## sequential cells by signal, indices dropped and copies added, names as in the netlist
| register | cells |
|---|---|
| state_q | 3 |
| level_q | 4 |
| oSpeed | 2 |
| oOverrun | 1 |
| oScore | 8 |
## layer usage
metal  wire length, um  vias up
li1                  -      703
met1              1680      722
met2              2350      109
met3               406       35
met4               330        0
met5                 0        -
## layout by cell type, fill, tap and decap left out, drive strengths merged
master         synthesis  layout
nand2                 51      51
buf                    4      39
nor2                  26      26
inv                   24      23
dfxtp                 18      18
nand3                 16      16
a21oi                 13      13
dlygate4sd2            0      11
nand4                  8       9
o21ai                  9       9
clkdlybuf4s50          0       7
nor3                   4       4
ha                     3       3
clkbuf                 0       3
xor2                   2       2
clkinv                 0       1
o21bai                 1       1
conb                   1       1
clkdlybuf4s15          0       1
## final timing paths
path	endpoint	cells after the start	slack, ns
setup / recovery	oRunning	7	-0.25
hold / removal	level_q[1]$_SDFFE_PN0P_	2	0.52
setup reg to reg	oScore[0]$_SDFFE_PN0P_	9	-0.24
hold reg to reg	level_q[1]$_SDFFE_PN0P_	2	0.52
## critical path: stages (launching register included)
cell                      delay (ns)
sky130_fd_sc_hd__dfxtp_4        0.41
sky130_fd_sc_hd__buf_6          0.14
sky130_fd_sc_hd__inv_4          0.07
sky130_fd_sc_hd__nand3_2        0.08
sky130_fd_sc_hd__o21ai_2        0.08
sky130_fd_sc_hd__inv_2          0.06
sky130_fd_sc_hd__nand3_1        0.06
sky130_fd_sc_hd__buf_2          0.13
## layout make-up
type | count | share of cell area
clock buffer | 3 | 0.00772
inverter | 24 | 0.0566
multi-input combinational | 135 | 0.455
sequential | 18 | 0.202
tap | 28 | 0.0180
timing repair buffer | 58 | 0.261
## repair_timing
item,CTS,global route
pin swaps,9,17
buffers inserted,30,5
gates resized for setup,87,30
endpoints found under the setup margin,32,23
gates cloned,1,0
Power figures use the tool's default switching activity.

^^^^

The only output should be the lines from the one containing "hold reg to" through the final line of the material above, copied exactly.

hold reg to reg	level_q[1]$_SDFFE_PN0P_	2	0.52
## critical path: stages (launching register included)
cell                      delay (ns)
sky130_fd_sc_hd__dfxtp_4        0.41
sky130_fd_sc_hd__buf_6          0.14
sky130_fd_sc_hd__inv_4          0.07
sky130_fd_sc_hd__nand3_2        0.08
sky130_fd_sc_hd__o21ai_2        0.08
sky130_fd_sc_hd__inv_2          0.06
sky130_fd_sc_hd__nand3_1        0.06
sky130_fd_sc_hd__buf_2          0.13
## layout make-up
type | count | share of cell area
clock buffer | 3 | 0.00772
inverter | 24 | 0.0566
multi-input combinational | 135 | 0.455
sequential | 18 | 0.202
tap | 28 | 0.0180
timing repair buffer | 58 | 0.261
## repair_timing
item,CTS,global route
pin swaps,9,17
buffers inserted,30,5
gates resized for setup,87,30
endpoints found under the setup margin,32,23
gates cloned,1,0
Power figures use the tool's default switching activity.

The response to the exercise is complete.